▶ [Activity] Taking the data below line by line, count those that include the word "part" and report the number alone.

▶ [Entries provided]
╭──
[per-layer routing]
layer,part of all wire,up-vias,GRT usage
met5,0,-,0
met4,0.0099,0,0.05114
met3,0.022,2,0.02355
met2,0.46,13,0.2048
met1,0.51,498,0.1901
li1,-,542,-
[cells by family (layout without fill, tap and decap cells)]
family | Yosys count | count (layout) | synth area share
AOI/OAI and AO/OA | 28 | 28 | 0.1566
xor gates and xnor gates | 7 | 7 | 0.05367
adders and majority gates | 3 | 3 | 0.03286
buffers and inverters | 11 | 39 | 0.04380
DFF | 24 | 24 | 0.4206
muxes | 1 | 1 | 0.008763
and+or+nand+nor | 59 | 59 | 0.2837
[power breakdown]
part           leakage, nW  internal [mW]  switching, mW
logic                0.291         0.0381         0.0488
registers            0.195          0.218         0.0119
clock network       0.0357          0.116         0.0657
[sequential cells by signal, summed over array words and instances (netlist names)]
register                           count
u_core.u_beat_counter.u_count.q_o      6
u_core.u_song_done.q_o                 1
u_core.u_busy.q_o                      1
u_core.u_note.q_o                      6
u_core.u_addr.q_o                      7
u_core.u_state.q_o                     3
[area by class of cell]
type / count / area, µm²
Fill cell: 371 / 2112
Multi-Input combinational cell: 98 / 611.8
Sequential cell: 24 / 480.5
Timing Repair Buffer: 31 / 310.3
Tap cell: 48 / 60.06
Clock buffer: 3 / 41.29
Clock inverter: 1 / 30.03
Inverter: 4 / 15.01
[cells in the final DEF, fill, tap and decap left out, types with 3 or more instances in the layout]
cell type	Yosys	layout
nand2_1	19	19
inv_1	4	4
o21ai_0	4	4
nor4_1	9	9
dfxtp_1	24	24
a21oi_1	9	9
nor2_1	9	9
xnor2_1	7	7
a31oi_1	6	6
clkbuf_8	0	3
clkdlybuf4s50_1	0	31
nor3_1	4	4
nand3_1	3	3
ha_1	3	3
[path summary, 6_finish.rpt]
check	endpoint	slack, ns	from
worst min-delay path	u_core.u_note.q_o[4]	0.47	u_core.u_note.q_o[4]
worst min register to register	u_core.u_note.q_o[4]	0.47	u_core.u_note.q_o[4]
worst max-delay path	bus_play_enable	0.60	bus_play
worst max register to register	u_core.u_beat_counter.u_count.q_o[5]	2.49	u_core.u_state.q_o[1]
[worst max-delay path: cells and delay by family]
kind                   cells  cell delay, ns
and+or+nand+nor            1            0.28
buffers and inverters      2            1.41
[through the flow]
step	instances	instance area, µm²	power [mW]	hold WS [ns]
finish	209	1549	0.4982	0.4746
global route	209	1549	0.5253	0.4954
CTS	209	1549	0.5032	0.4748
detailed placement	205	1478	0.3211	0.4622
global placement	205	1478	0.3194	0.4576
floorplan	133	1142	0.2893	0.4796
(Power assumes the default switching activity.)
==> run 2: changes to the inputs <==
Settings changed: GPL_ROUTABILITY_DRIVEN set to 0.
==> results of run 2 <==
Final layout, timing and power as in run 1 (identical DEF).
`config.mk`:
```
export PLATFORM = sky130hd
export DESIGN_NAME = zmem_resp
export DESIGN_NICKNAME = d
export VERILOG_FILES = /design/src/rtl/zmem_pkg.sv /design/src/rtl/zmem_array.sv /design/src/rtl/zmem_resp.sv
export SDC_FILE = /design/constraint.sdc
export NUM_CORES = 1
export LEC_CHECK = 0
export ABC_AREA = 1
export ABC_CLOCK_PERIOD_IN_PS = 2450
export CORE_ASPECT_RATIO = 2
export CORE_MARGIN = 2
export CORE_UTILIZATION = 37
export DETAILED_ROUTE_END_ITERATION = 7
export REMOVE_ABC_BUFFERS = 1
export SLEW_MARGIN = 5
export SYNTH_ARGS = -nofsm -noshare
export SYNTH_HDL_FRONTEND = slang
export SYNTH_HIERARCHICAL = 1
export SYNTH_SLANG_ARGS = --single-unit
export TNS_END_PERCENT = 30
```
`constraint.sdc`:
```
create_clock -name CLK -period 2.45 [get_ports CLK]
set_input_delay 0.3675 -clock CLK [delete_from_list [all_inputs] [get_ports CLK]]
set_output_delay 0.3675 -clock CLK [all_outputs]
set_load 0.02 [all_outputs]
```
File: src/rtl/core_pkg.sv
// Shared types for the core's pipeline control: hazard FSM states and
// the architectural zero register index.
package core_pkg;

    typedef enum logic [1:0] {
        HZ_RUN      = 2'd0,
        HZ_LU_STALL = 2'd1,
        HZ_MEM_WAIT = 2'd2
    } hz_state_t;

    localparam logic [4:0] REG_ZERO = 5'h00;

endpackage

File: src/rtl/sat_counter.sv
// Up-counter with enable and synchronous clear that sticks at all-ones
// instead of wrapping.
module sat_counter #(
    parameter int W = 32
) (
    input  logic         clk,
    input  logic         clr,
    input  logic         en,
    output logic [W-1:0] count
);

    always_ff @(posedge clk) begin
        if (clr)
            count <= '0;
        else if (en && count != '1)
            count <= count + W'(1);
    end

endmodule

File: src/rtl/hazard_control_unit.sv
// Pipeline sequencer: resolves load-use, redirect and memory-wait hazards
// the forwarding unit cannot cover, with watchdog and perf counters.
module hazard_control_unit
    import core_pkg::*;
#(
    parameter int CNT_W       = 32,
    parameter int TO_W        = 8,
    parameter int MEM_TIMEOUT = 200
) (
    input  logic             clk,
    input  logic             rst,
    input  logic [4:0]       IF2ID_RS1,
    input  logic [4:0]       IF2ID_RS2,
    input  logic             IF2ID_Uses_RS1,
    input  logic             IF2ID_Uses_RS2,
    input  logic             IF2ID_IsStore,
    input  logic             ID2EX_MemRead,
    input  logic [4:0]       ID2EX_RD1,
    input  logic             EX_BranchTaken,
    input  logic             Dmem_Req,
    input  logic             Dmem_Ready,
    input  logic             Imem_Ready,
    output logic             PC_Write,
    output logic             IF2ID_Write,
    output logic             IF2ID_Flush,
    output logic             ID2EX_Write,
    output logic             ID2EX_Flush,
    output logic             EX2Mem_Write,
    output logic             Mem2WB_Flush,
    output logic             Mem_Timeout,
    output logic [CNT_W-1:0] Stall_Count,
    output logic [CNT_W-1:0] Flush_Count,
    output logic [1:0]       Hz_State
);

    localparam logic [TO_W-1:0] TO_LIM = TO_W'(MEM_TIMEOUT);

    hz_state_t       state, state_nxt;
    logic [TO_W-1:0] wd_cnt;
    logic            lu_rs1, lu_rs2, load_use, mem_stall;
    logic            stall_inc, flush_inc;

    // A load feeding only store data is covered by MEM-to-MEM forwarding.
    assign lu_rs1    = ID2EX_MemRead && ID2EX_RD1 != REG_ZERO && IF2ID_Uses_RS1
                       && ID2EX_RD1 == IF2ID_RS1;
    assign lu_rs2    = ID2EX_MemRead && ID2EX_RD1 != REG_ZERO && IF2ID_Uses_RS2
                       && ID2EX_RD1 == IF2ID_RS2 && !IF2ID_IsStore;
    assign load_use  = lu_rs1 || lu_rs2;
    assign mem_stall = Dmem_Req && !Dmem_Ready;
    assign Hz_State  = state;

    always_ff @(posedge clk) begin
        if (rst)
            state <= HZ_RUN;
        else
            state <= state_nxt;
    end

    // RUN and MEM_WAIT decode identically; MEM_WAIT only records the freeze.
    always_comb begin
        PC_Write     = 1'b1;
        IF2ID_Write  = 1'b1;
        IF2ID_Flush  = 1'b0;
        ID2EX_Write  = 1'b1;
        ID2EX_Flush  = 1'b0;
        EX2Mem_Write = 1'b1;
        Mem2WB_Flush = 1'b0;
        state_nxt    = HZ_RUN;
        stall_inc    = 1'b0;
        flush_inc    = 1'b0;
        if (rst) begin
            state_nxt = HZ_RUN;
        end else if (mem_stall) begin
            PC_Write     = 1'b0;
            IF2ID_Write  = 1'b0;
            ID2EX_Write  = 1'b0;
            EX2Mem_Write = 1'b0;
            Mem2WB_Flush = 1'b1;
            stall_inc    = 1'b1;
            state_nxt    = HZ_MEM_WAIT;
        end else if (EX_BranchTaken) begin
            IF2ID_Flush = 1'b1;
            ID2EX_Flush = 1'b1;
            flush_inc   = 1'b1;
        end else if (load_use && state != HZ_LU_STALL) begin
            PC_Write    = 1'b0;
            IF2ID_Write = 1'b0;
            ID2EX_Flush = 1'b1;
            stall_inc   = 1'b1;
            state_nxt   = HZ_LU_STALL;
        end else if (!Imem_Ready) begin
            PC_Write    = 1'b0;
            IF2ID_Flush = 1'b1;
        end
    end

    // Watchdog counts consecutive frozen cycles; the error flag is sticky.
    always_ff @(posedge clk) begin
        if (rst) begin
            wd_cnt      <= '0;
            Mem_Timeout <= 1'b0;
        end else if (mem_stall) begin
            if (wd_cnt != '1)
                wd_cnt <= wd_cnt + TO_W'(1);
            if (MEM_TIMEOUT != 0 && wd_cnt == TO_LIM - TO_W'(1))
                Mem_Timeout <= 1'b1;
        end else begin
            wd_cnt <= '0;
        end
    end

    sat_counter #(.W(CNT_W)) u_stall_cnt (
        .clk   (clk),
        .clr   (rst),
        .en    (stall_inc),
        .count (Stall_Count)
    );

    sat_counter #(.W(CNT_W)) u_flush_cnt (
        .clk   (clk),
        .clr   (rst),
        .en    (flush_inc),
        .count (Flush_Count)
    );

endmodule
File: config.mk
export PLATFORM = sky130hd
export DESIGN_NAME = wordle_guess_engine
export DESIGN_NICKNAME = d
export VERILOG_FILES = /design/src/rtl/wordle_pkg.sv /design/src/rtl/wordle_letter_filter.sv /design/src/rtl/wordle_guess_engine.sv
export SDC_FILE = /design/constraint.sdc
export NUM_CORES = 1
export LEC_CHECK = 0
export BUFFER_PORTS_ARGS = -buffer_cell sky130_fd_sc_hd__clkbuf_2
export CAP_MARGIN = 20
export CORE_MARGIN = 8
export CORE_UTILIZATION = 63
export DETAILED_ROUTE_END_ITERATION = 10
export PLACE_DENSITY = 0.88
export SLEW_MARGIN = 10
export SYNTH_ARGS = -nofsm -noshare
export SYNTH_HDL_FRONTEND = slang
export SYNTH_HIERARCHICAL = 1
export SYNTH_SLANG_ARGS = --single-unit
File: constraint.sdc
create_clock -name Clk -period 7.1 [get_ports Clk]
set_input_delay 0.355 -clock Clk [delete_from_list [all_inputs] [get_ports Clk]]
set_output_delay 0.355 -clock Clk [all_outputs]
set_load 0.05 [all_outputs]
File: src/rtl/wordle_pkg.sv
// Shared definitions for the Wordle guess engine.
//   state_e : one-hot controller states
//   ABSENT / PRESENT / CORRECT : per-position result codes
//   ASCII_* : letter range bounds and the case bit
package wordle_pkg;

   typedef enum logic [4:0] {
      S_I      = 5'b00001,
      S_ENTRY  = 5'b00010,
      S_GREEN  = 5'b00100,
      S_YELLOW = 5'b01000,
      S_DONE   = 5'b10000
   } state_e;

   localparam logic [1:0] ABSENT  = 2'b00;
   localparam logic [1:0] PRESENT = 2'b01;
   localparam logic [1:0] CORRECT = 2'b10;

   localparam logic [7:0] ASCII_UP_A = 8'h41;
   localparam logic [7:0] ASCII_UP_Z = 8'h5A;
   localparam logic [7:0] ASCII_LO_A = 8'h61;
   localparam logic [7:0] ASCII_LO_Z = 8'h7A;
   localparam logic [7:0] CASE_BIT   = 8'h20;

endpackage

File: src/rtl/wordle_letter_filter.sv
// Combinational letter check: accepts A..Z and a..z, folds lower case to upper.
//   letter  : raw ASCII code
//   upper_c : upper-case letter (meaningful only when ok_c)
//   ok_c    : 1 when the code is an alphabetic letter
module wordle_letter_filter
   import wordle_pkg::*;
(
   input  logic [7:0] letter,
   output logic [7:0] upper_c,
   output logic       ok_c
);

   always_comb begin
      upper_c = letter;
      ok_c    = 1'b0;
      if (letter >= ASCII_UP_A && letter <= ASCII_UP_Z) begin
         ok_c = 1'b1;
      end else if (letter >= ASCII_LO_A && letter <= ASCII_LO_Z) begin
         ok_c    = 1'b1;
         upper_c = letter & ~CASE_BIT;
      end
   end

endmodule
`config.mk`:
```
export PLATFORM = sky130hd
export DESIGN_NAME = adc_scan_scheduler_flat
export DESIGN_NICKNAME = d
export VERILOG_FILES = /design/src/rtl/adc_scan_scheduler_if.sv /design/src/rtl/adc_scan_scheduler.sv /design/src/flat_wrapper.sv
export SDC_FILE = /design/constraint.sdc
export NUM_CORES = 1
export LEC_CHECK = 0
export ABC_AREA = 1
export CORE_ASPECT_RATIO = 0.5
export CORE_MARGIN = 3
export CORE_UTILIZATION = 57
export CTS_BUF_LIST = sky130_fd_sc_hd__clkbuf_4
export DETAILED_ROUTE_END_ITERATION = 10
export GPL_ROUTABILITY_DRIVEN = 1
export PLACE_DENSITY_LB_ADDON = 0.25
export SLEW_MARGIN = 20
export SYNTH_ARGS = -nofsm -noshare
export SYNTH_HDL_FRONTEND = slang
export SYNTH_SLANG_ARGS = --single-unit
export TNS_END_PERCENT = 50
```
`constraint.sdc`:
```
create_clock -name sys_clk -period 4.8 [get_ports sys_clk]
set_input_delay 0.72 -clock sys_clk [delete_from_list [all_inputs] [get_ports sys_clk]]
set_output_delay 0.72 -clock sys_clk [all_outputs]
set_load 0.02 [all_outputs]
```
`src/rtl/adc_scan_scheduler_if.sv`:
```
// ADC wrapper and result-side signals of the scan scheduler.
// master = scheduler, slave = ADC wrapper / result consumer.
interface adc_scan_scheduler_if;
    logic [4:0]  adc_ch;
    logic        sync_tr;
    logic [11:0] adc_data;
    logic        adc_valid;
    logic        res_valid;
    logic [3:0]  res_ch;
    logic [11:0] res_data;
    logic        scan_done;

    modport master (
        output adc_ch, sync_tr, res_valid, res_ch, res_data, scan_done,
        input  adc_data, adc_valid
    );

    modport slave (
        input  adc_ch, sync_tr, res_valid, res_ch, res_data, scan_done,
        output adc_data, adc_valid
    );
endinterface

```
`src/rtl/adc_scan_scheduler.sv`:
```
// Round-robin conversion sequencer for the MAX10 ADC wrapper. Walks the set
// bits of a mask latched at scan start, pulses sync_tr once per channel, waits
// for the rising edge of adc_valid (or a timeout) and emits tagged results.
module adc_scan_scheduler #(
    parameter int NUM_CH      = 8,
    parameter int CH_BASE     = 1,
    parameter int TIMEOUT_CYC = 1024,
    parameter int SCAN_PERIOD = 0
) (
    input  logic              sys_clk,
    input  logic              reset_n,
    input  logic              en,
    input  logic [NUM_CH-1:0] ch_mask,
    input  logic              err_clr,
    output logic              busy,
    output logic              timeout_err,
    adc_scan_scheduler_if.master bus
);
    typedef enum logic [2:0] {IDLE, START, ISSUE, WAIT, STORE, DONE} state_t;

    localparam int TW = $clog2(TIMEOUT_CYC);
    localparam int PW = $clog2(SCAN_PERIOD + 2);
    localparam logic [TW-1:0] TMO_LAST = TW'(TIMEOUT_CYC - 1);
    localparam logic [PW-1:0] PER_MAX  = PW'(SCAN_PERIOD);
    localparam logic [PW-1:0] PER_LAST = (SCAN_PERIOD > 0) ? PW'(SCAN_PERIOD - 1) : '0;

    state_t            state;
    logic [NUM_CH-1:0] mask_q;
    logic [3:0]        idx;
    logic [TW-1:0]     tmo_cnt;
    logic [PW-1:0]     per_cnt;
    logic              valid_q;
    logic              adc_edge;
    logic              per_expired;
    logic [4:0]        first_hit;
    logic [4:0]        next_hit;

    // {found, index} of the lowest set bit of m at or above position 'from'
    function automatic logic [4:0] find_from(input logic [NUM_CH-1:0] m, input logic [4:0] from);
        logic [4:0] r;
        r = '0;
        for (int i = NUM_CH - 1; i >= 0; i--)
            if (5'(i) >= from && m[i]) r = {1'b1, 4'(i)};
        return r;
    endfunction

    assign adc_edge  = bus.adc_valid & ~valid_q;
    assign first_hit = find_from(ch_mask, 5'd0);
    assign next_hit  = find_from(mask_q, {1'b0, idx} + 5'd1);
    // per_cnt equals cycles elapsed since START, so a decision at PERIOD-1
    // puts the next START exactly SCAN_PERIOD cycles after the previous one
    assign per_expired = (SCAN_PERIOD == 0) || (per_cnt >= PER_LAST);

    // Scan period counter: restarts on START, saturates at SCAN_PERIOD
    always_ff @(posedge sys_clk or negedge reset_n) begin
        if (!reset_n)
            per_cnt <= '0;
        else if (SCAN_PERIOD == 0)
            per_cnt <= '0;
        else if (state == START)
            per_cnt <= PW'(1);
        else if (per_cnt < PER_MAX)
            per_cnt <= per_cnt + 1'b1;
    end

    // Sequencer FSM with registered outputs
    always_ff @(posedge sys_clk or negedge reset_n) begin
        if (!reset_n) begin
            state         <= IDLE;
            mask_q        <= '0;
            idx           <= '0;
            tmo_cnt       <= '0;
            valid_q       <= 1'b0;
            busy          <= 1'b0;
            timeout_err   <= 1'b0;
            bus.adc_ch    <= 5'(CH_BASE);
            bus.sync_tr   <= 1'b0;
            bus.res_valid <= 1'b0;
            bus.res_ch    <= '0;
            bus.res_data  <= '0;
            bus.scan_done <= 1'b0;
        end else begin
            valid_q       <= bus.adc_valid;
            bus.sync_tr   <= 1'b0;
            bus.res_valid <= 1'b0;
            bus.scan_done <= 1'b0;
            // a timeout set later in this block overrides the clear
            if (err_clr) timeout_err <= 1'b0;

            case (state)
                IDLE: begin
                    if (en && per_expired && ch_mask != '0) begin
                        state <= START;
                        busy  <= 1'b1;
                    end
                end
                START: begin
                    mask_q <= ch_mask;
                    if (first_hit[4]) begin
                        idx         <= first_hit[3:0];
                        bus.adc_ch  <= 5'(CH_BASE) + {1'b0, first_hit[3:0]};
                        tmo_cnt     <= '0;
                        bus.sync_tr <= 1'b1;
                        state       <= ISSUE;
                    end else begin
                        state <= IDLE;
                        busy  <= 1'b0;
                    end
                end
                ISSUE: begin
                    // the sync_tr cycle counts toward the timeout
                    tmo_cnt <= tmo_cnt + 1'b1;
                    state   <= WAIT;
                end
                WAIT: begin
                    if (adc_edge) begin
                        bus.res_valid <= 1'b1;
                        bus.res_ch    <= idx;
                        bus.res_data  <= bus.adc_data;
                        state         <= STORE;
                    end else if (tmo_cnt == TMO_LAST) begin
                        timeout_err <= 1'b1;
                        state       <= STORE;
                    end else begin
                        tmo_cnt <= tmo_cnt + 1'b1;
                    end
                end
                STORE: begin
                    if (!en) begin
                        state <= IDLE;
                        busy  <= 1'b0;
                    end else if (next_hit[4]) begin
                        idx         <= next_hit[3:0];
                        bus.adc_ch  <= 5'(CH_BASE) + {1'b0, next_hit[3:0]};
                        tmo_cnt     <= '0;
                        bus.sync_tr <= 1'b1;
                        state       <= ISSUE;
                    end else begin
                        bus.scan_done <= 1'b1;
                        state         <= DONE;
                    end
                end
                DONE: begin
                    if (en && per_expired) begin
                        state <= START;
                    end else begin
                        state <= IDLE;
                        busy  <= 1'b0;
                    end
                end
                default: begin
                    state <= IDLE;
                    busy  <= 1'b0;
                end
            endcase
        end
    end
endmodule

```
`src/flat_wrapper.sv`:
```
// flat-port wrapper written by rule: the top's interface ports become plain ports
module adc_scan_scheduler_flat 
#(
    parameter int NUM_CH      = 8,
    parameter int CH_BASE     = 1,
    parameter int TIMEOUT_CYC = 1024,
    parameter int SCAN_PERIOD = 0
)
  (sys_clk, reset_n, en, ch_mask, err_clr, busy, timeout_err, bus_adc_ch, bus_sync_tr, bus_res_valid, bus_res_ch, bus_res_data, bus_scan_done, bus_adc_data, bus_adc_valid);
  adc_scan_scheduler_if bus_i ();
  input  logic sys_clk;
  input  logic reset_n;
  input  logic en;
  input  logic [NUM_CH-1:0] ch_mask;
  input  logic err_clr;
  output logic busy;
  output logic timeout_err;
  output wire logic [$bits(bus_i.adc_ch)-1:0] bus_adc_ch;
  output wire logic [$bits(bus_i.sync_tr)-1:0] bus_sync_tr;
  output wire logic [$bits(bus_i.res_valid)-1:0] bus_res_valid;
  output wire logic [$bits(bus_i.res_ch)-1:0] bus_res_ch;
  output wire logic [$bits(bus_i.res_data)-1:0] bus_res_data;
  output wire logic [$bits(bus_i.scan_done)-1:0] bus_scan_done;
  input wire logic [$bits(bus_i.adc_data)-1:0] bus_adc_data;
  input wire logic [$bits(bus_i.adc_valid)-1:0] bus_adc_valid;
  assign bus_adc_ch = bus_i.adc_ch;
  assign bus_sync_tr = bus_i.sync_tr;
  assign bus_res_valid = bus_i.res_valid;
  assign bus_res_ch = bus_i.res_ch;
  assign bus_res_data = bus_i.res_data;
  assign bus_scan_done = bus_i.scan_done;
  assign bus_i.adc_data = bus_adc_data;
  assign bus_i.adc_valid = bus_adc_valid;
  adc_scan_scheduler #(.NUM_CH(NUM_CH), .CH_BASE(CH_BASE), .TIMEOUT_CYC(TIMEOUT_CYC), .SCAN_PERIOD(SCAN_PERIOD)) u_core (.sys_clk(sys_clk), .reset_n(reset_n), .en(en), .ch_mask(ch_mask), .err_clr(err_clr), .busy(busy), .timeout_err(timeout_err), .bus(bus_i));
endmodule
```
==> summary.md <==
| Metric | Value |
|---|---|
| Final instance area | 0.003118 sq mm |
| Worst setup SP type | flop |
| Final GP Congestion | 0.9161 |
| Yosys reg bits | 49 |
| PostCTS Resize Cnt | 0 |
| Port bufs | 48 |
| Initial DRT Pass Iterations | 4 |
| Gr usage total | 21.79% |
| Via count | 2212 |
| CP arrival | 2.90 ns |
| Layout cells sized above 1 | 6.915% |
| Mapped cell area | 0.002532 sq mm |
| Final ANT Viol Nets | 0 |
| Number of global-route vias before repair | 2031 |
| Crit end category | flop |
| Final Max Tran Viols | 0 |
| Synth top area cells | dfrtp_1, nand2_1, inv_1 |
| Pwr dens | 572.0 mW/mm^2 |
| Root Driver | clkbuf_4 |
| Crit path cell chain | inv_1 -> ha_1 -> inv_1 -> a21oi_1 -> nand2_1 -> nand3_1 -> nand2_1 -> inv_1 -> nand2_1 -> nand2_1 -> nand2_1 -> nand2_1 -> ha_1 -> or2_2 -> nand3_1 -> nand2_1 |
| Cells after Synth | 326 |
| Remaining global-route overflow | 0 |
| Cell mode on critical path | nand2_1 |
| Post-synth cell types | 33 |
| Final setup viols | 0 |
| Leakage | 1.584 nW |
| Post-synthesis sequential area ratio | 48.47% |
| Diodes inserted | 0 |
| First-pass GRT wire length | 8976 um |
| Top delay family on crit path | simple AND/OR/NAND/NOR gates |
| Slew Limit Headroom | 59.39% |
| Maximum clock path buffer count | 2 |
| Synthesized area per cell | 7.768 sq um |
| Fin crit share | 54.74% |
| Area leader, netlist | dfrtp_1 |
| Largest net degree at the start of global routing | 50 |
| Top achievable clock speed | 380.6 MHz |
| CP max FO | 7 |
| Most frequent cells in the layout | nand2_1, inv_1, dfrtp_1 |
| Num CTS Buffers | 5 |
| Area delta synth->final | 23.12% |
| WP data required | 5.07 ns |
| Status | complete, no violations |
| FF/Latch Area | 0.001227 sq mm |
| DRC Markers | 0 |
| Row Count | 16 |
| Pre-CTS WS | 2.034 ns |
| Initial DRC Count | 116 |
| Die Span X | 100.3 um |
| Clk sinks | 49 |
| Final setup TNS | 0 ns |
| Antenna violations before repair | 0 |
| Worst-path clk slew | 0.13 ns |
| Depth of the CTS H-tree | 2 |
| Multi-input gate area | 0.001075 sq mm |
| Tmin final | 2.627 ns |
| Worst slew pin tran | 0.6091 ns |
| Post-synth top area share | 47.43% |
| Avg WL per Cell | 12.71 um |
| Worst setup margin | 2.173 ns |
| Clock Latency Late Sink | 0.36 ns |
| DIE HEIGHT | 53.13 um |
| Yosys warns | 0 |
| RSZ-0062 raised after global routing | false |
| Number of max-cap violations | 0 |
| Kind of critical path | reg2reg |
| Setup Fix Bufs, Post-CTS | 0 |
| Critical path buffers and inverters | 3 |
| Detailed Route WL | 5464 um |
| Fin Clk Skew | 0.006005 ns |
| Peak VDD IR | 0.3179 mV |
| Final hold viol count | 0 |
| Commonest non-fill, non-tap cell in the layout | nand2_1 |
| Hold crit path type | in2async |
| Slowest stage delay, CP | 0.53 ns |
| Filler cells | 307 |
| Die area | 0.005327 sq mm |
| IO Count | 51 |
| Cts hold-fix bufs | 0 |
| Placed Area | 0.003037 sq mm |
| HPWL Detailed | 4189 um |
| Initial Utilization | 62.01% |
| Via density | 5.144 |
| Slowest CP cell | dfrtp_1 |
| CTS tree | done |
| # nets final | 406 |
| CORE AREA | 0.004084 sq mm |
### config.mk
export PLATFORM = sky130hd
export DESIGN_NAME = pixel_mixer
export DESIGN_NICKNAME = d
export VERILOG_FILES = /design/src/rtl/ppu_pkg.sv /design/src/rtl/palette_mux.sv /design/src/rtl/pixel_mixer.sv
export SDC_FILE = /design/constraint.sdc
export NUM_CORES = 1
export LEC_CHECK = 0
export ABC_AREA = 1
export ABC_CLOCK_PERIOD_IN_PS = 1510
export BUFFER_PORTS_ARGS = -buffer_cell sky130_fd_sc_hd__buf_2
export CAP_MARGIN = 40
export CORE_ASPECT_RATIO = 0.8
export CORE_MARGIN = 2
export CORE_UTILIZATION = 49
export DETAILED_ROUTE_END_ITERATION = 6
export GPL_ROUTABILITY_DRIVEN = 0
export HOLD_SLACK_MARGIN = 0.03
export PLACE_DENSITY_LB_ADDON = 0.3
export SLEW_MARGIN = 0
export SYNTH_ARGS = -nofsm -noshare
export SYNTH_HDL_FRONTEND = slang
export SYNTH_HIERARCHICAL = 1
export SYNTH_SLANG_ARGS = --single-unit
export TNS_END_PERCENT = 20
### constraint.sdc
create_clock -name clk_in -period 1.51 [get_ports clk_in]
set_input_delay 0.2265 -clock clk_in [delete_from_list [all_inputs] [get_ports clk_in]]
set_output_delay 0.2265 -clock clk_in [all_outputs]
set_load 0.02 [all_outputs]
### src/rtl/ppu_pkg.sv
// ppu_pkg: shared types and helpers for the PPU pixel pipeline
package ppu_pkg;

    localparam int LCD_WIDTH = 160;

    typedef enum logic [1:0] {IDLE, DISCARD, DRAW, DONE} mixer_state_t;

    // Two-bit shade for colour index idx within an 8-bit DMG palette
    function automatic logic [1:0] shade(input logic [7:0] pal, input logic [1:0] idx);
        return pal[{idx, 1'b0} +: 2];
    endfunction

endpackage

### src/rtl/palette_mux.sv
// palette_mux: BG/OBJ priority resolution and palette lookup for one pixel
module palette_mux import ppu_pkg::*; (
    input  logic [1:0] i_bg_pixel,
    input  logic       i_bg_ena,
    input  logic       i_obj_ena,
    input  logic       i_obj_valid,
    input  logic [1:0] i_obj_pixel,
    input  logic       i_obj_palette,
    input  logic       i_obj_priority,
    input  logic [7:0] i_bgp,
    input  logic [7:0] i_obp0,
    input  logic [7:0] i_obp1,
    output logic [1:0] o_shade
);

    logic [1:0] w_bc;
    logic       w_obj_win;

    // OBJ wins when visible, unless it sits behind a non-zero BG colour
    always_comb begin
        w_bc      = i_bg_ena ? i_bg_pixel : 2'd0;
        w_obj_win = i_obj_ena & i_obj_valid & (i_obj_pixel != 2'd0) & ~(i_obj_priority & (w_bc != 2'd0));
        o_shade   = w_obj_win ? shade(i_obj_palette ? i_obp1 : i_obp0, i_obj_pixel) : shade(i_bgp, w_bc);
    end

endmodule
╰──
▶ [Output below] 2